The interquartile range (IQR) is simply the difference between the upper and lower quartiles. For a normal population, $\sigma $ can be estimated as IQR/1.34898.

Gini’s mean difference is computed as

\[  G = \frac{1}{ \left( \begin{array}{c} n \\ 2 \end{array} \right) } \sum _{i<j} |x_ i - x_ j |  \]

For a normal population, the expected value of G is $2\sigma /\sqrt {\pi }$. Thus $G\sqrt {pi}/2$ is a robust estimator of $\sigma $ when the data are from a normal sample. For the normal distribution, this estimator has high efficiency relative to the usual sample standard deviation, and it is also less sensitive to the presence of outliers.

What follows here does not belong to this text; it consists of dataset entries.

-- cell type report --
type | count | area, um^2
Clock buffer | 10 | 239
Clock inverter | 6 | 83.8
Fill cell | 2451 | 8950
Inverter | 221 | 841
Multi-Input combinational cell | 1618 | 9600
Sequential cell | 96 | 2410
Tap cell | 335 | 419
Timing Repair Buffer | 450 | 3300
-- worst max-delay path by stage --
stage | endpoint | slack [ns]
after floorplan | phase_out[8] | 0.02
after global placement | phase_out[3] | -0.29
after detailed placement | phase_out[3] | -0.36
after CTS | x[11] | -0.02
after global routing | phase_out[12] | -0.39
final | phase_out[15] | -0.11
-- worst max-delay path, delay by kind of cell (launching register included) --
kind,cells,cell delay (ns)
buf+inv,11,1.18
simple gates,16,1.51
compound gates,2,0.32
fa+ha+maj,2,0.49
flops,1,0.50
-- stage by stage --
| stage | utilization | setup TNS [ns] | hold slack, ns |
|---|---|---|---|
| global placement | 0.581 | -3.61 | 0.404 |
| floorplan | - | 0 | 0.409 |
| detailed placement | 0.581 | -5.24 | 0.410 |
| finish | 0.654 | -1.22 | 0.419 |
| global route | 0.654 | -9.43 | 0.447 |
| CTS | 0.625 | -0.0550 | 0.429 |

A very robust scale estimator is the MAD, the median absolute deviation from the median (Hampel 1974), which is computed as

\[  \mr {MAD} = \mr {med}_{i}( | x_ i - \mr {med}_{j}( x_ j ) | )  \]

where the inner median, $\mr {med}_{j}(x_ j)$, is the median of the n observations, and the outer median (taken over i) is the median of the n absolute values of the deviations about the inner median. For a normal population, 1.4826MAD is an estimator of $\sigma $.

The MAD has low efficiency for normal distributions, and it may not always be appropriate for symmetric distributions. Rousseeuw and Croux (1993) proposed two statistics as alternatives to the MAD. The first is

\[  S_ n = 1.1926 \  \mr {med}_{i} ( \mr {med}_{j} ( |x_ i - x_ j | ) )  \]

where the outer median (taken over i) is the median of the n medians of $|x_ i - x_ j|$, $j = 1, 2, \ldots , n$. To reduce small-sample bias, $c_{sn}S_{n}$ is used to estimate $\sigma $, where $c_{sn}$ is a correction factor; refer to Croux and Rousseeuw (1992).

The second statistic is

\[  Q_ n = 2.2219 \  \{  | x_ i - x_ j |; i < j \} _{(k)}  \]

where

\[  k = \left( \begin{array}{c} h \\ 2 \end{array} \right)  \]

and $h = [n/2] + 1$. In other words, $Q_ n$ is 2.2219 times the kth order statistic of the $\left( \begin{array}{c} n \\ 2 \end{array} \right) $ distances between the data points. The bias-corrected statistic $c_{qn}Q_{n}$ is used to estimate $\sigma $, where $c_{qn}$ is a correction factor; refer to Croux and Rousseeuw (1992).